This is a past event.
Chemical Engineering Seminar
proudly presents
Dr. Nick Vecchiarello
Massachusetts Institute of Technology
Faculty Candidate Research
Abstract
Biomanufacturing is a multi-billion-dollar industry responsible for reliably producing life-saving medicines such as recombinant proteins, vaccines, and cell therapies to meet growing patient needs. Historically, the diversity among these therapies has been largely limited to monoclonal antibodies and the industry has created hard-coded infrastructures and platforms to support this molecular class. The recent growth in new therapeutic formats along with the need to rapidly manufacture these medicines at unprecedented scales in the era of COVID, however, has created a call for modernization in bioprocessing.
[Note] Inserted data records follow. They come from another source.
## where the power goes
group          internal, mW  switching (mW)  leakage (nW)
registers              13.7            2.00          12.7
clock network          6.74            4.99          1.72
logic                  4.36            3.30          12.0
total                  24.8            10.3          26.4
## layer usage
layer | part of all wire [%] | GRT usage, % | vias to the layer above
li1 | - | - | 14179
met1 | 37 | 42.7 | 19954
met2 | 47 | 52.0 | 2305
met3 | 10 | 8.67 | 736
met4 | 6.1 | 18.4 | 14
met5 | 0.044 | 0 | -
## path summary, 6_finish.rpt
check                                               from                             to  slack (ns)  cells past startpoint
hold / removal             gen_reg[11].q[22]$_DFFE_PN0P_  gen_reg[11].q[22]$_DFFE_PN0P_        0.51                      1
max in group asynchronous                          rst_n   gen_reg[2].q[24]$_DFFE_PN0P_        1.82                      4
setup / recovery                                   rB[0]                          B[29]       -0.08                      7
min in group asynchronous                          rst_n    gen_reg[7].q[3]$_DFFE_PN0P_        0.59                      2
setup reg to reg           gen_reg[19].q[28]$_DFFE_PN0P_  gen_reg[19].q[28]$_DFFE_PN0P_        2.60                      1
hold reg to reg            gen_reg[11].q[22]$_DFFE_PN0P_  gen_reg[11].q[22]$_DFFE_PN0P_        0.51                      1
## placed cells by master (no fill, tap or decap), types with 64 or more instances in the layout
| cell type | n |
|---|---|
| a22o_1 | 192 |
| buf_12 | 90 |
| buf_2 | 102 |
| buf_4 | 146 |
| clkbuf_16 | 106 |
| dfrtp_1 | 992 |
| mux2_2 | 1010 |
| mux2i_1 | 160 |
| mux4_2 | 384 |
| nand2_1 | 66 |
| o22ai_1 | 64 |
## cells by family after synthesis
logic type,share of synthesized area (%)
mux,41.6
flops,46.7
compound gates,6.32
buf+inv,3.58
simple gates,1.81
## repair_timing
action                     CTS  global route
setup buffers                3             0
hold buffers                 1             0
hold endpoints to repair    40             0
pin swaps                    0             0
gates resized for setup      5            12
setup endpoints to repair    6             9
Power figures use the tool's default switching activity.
In particular, downstream purification is a major bottleneck in this space and there is a need to develop platformable strategies to purify therapeutics not amenable to traditional platform frameworks. In this seminar, I will describe the development and implementation of a set of experimental and computational tools and strategies that we created to improve the speed and efficiency in rational design of biotherapeutic purification processes. We will also explore the complex adsorptive properties of new mixed-mode chromatography resins and describe our mathematical frameworks for understanding and quantifying their behaviors for efficient incorporation into downstream processes for a wide range of protein therapeutics. Finally, we will discuss strategies and opportunities for designing the next generation of sorptive separation materials functionalized with peptides and peptide-like chemical moieties optimized for purifying emerging therapeutic modalities.
Bio
Nick Vecchiarello received his BS in Chemical Engineering from the University of Massachusetts Amherst in 2013. He then pursued his PhD with Dr. Steven Cramer at Rensselaer Polytechnic Institute in Troy NY where he studied the behaviors of biotherapeutics on mixed-mode chromatographic supports. After receiving his PhD, Nick spent two years at Amgen as a purification scientist working on developing a new purification platform for antibodies as well as on process design for a late-stage biologic. Inspired by some of the pressing challenges that the bioprocessing industry faces, Nick chose to pivot to academia with the goal of addressing these challenges in his independent career. He is now working with Dr. Bradley Pentelute in the Chemistry Department at MIT and is learning techniques in peptide library synthesis to design peptide nucleic acid constructs for the half-life extension of a therapeutic treatment for Duchenne muscular dystrophy.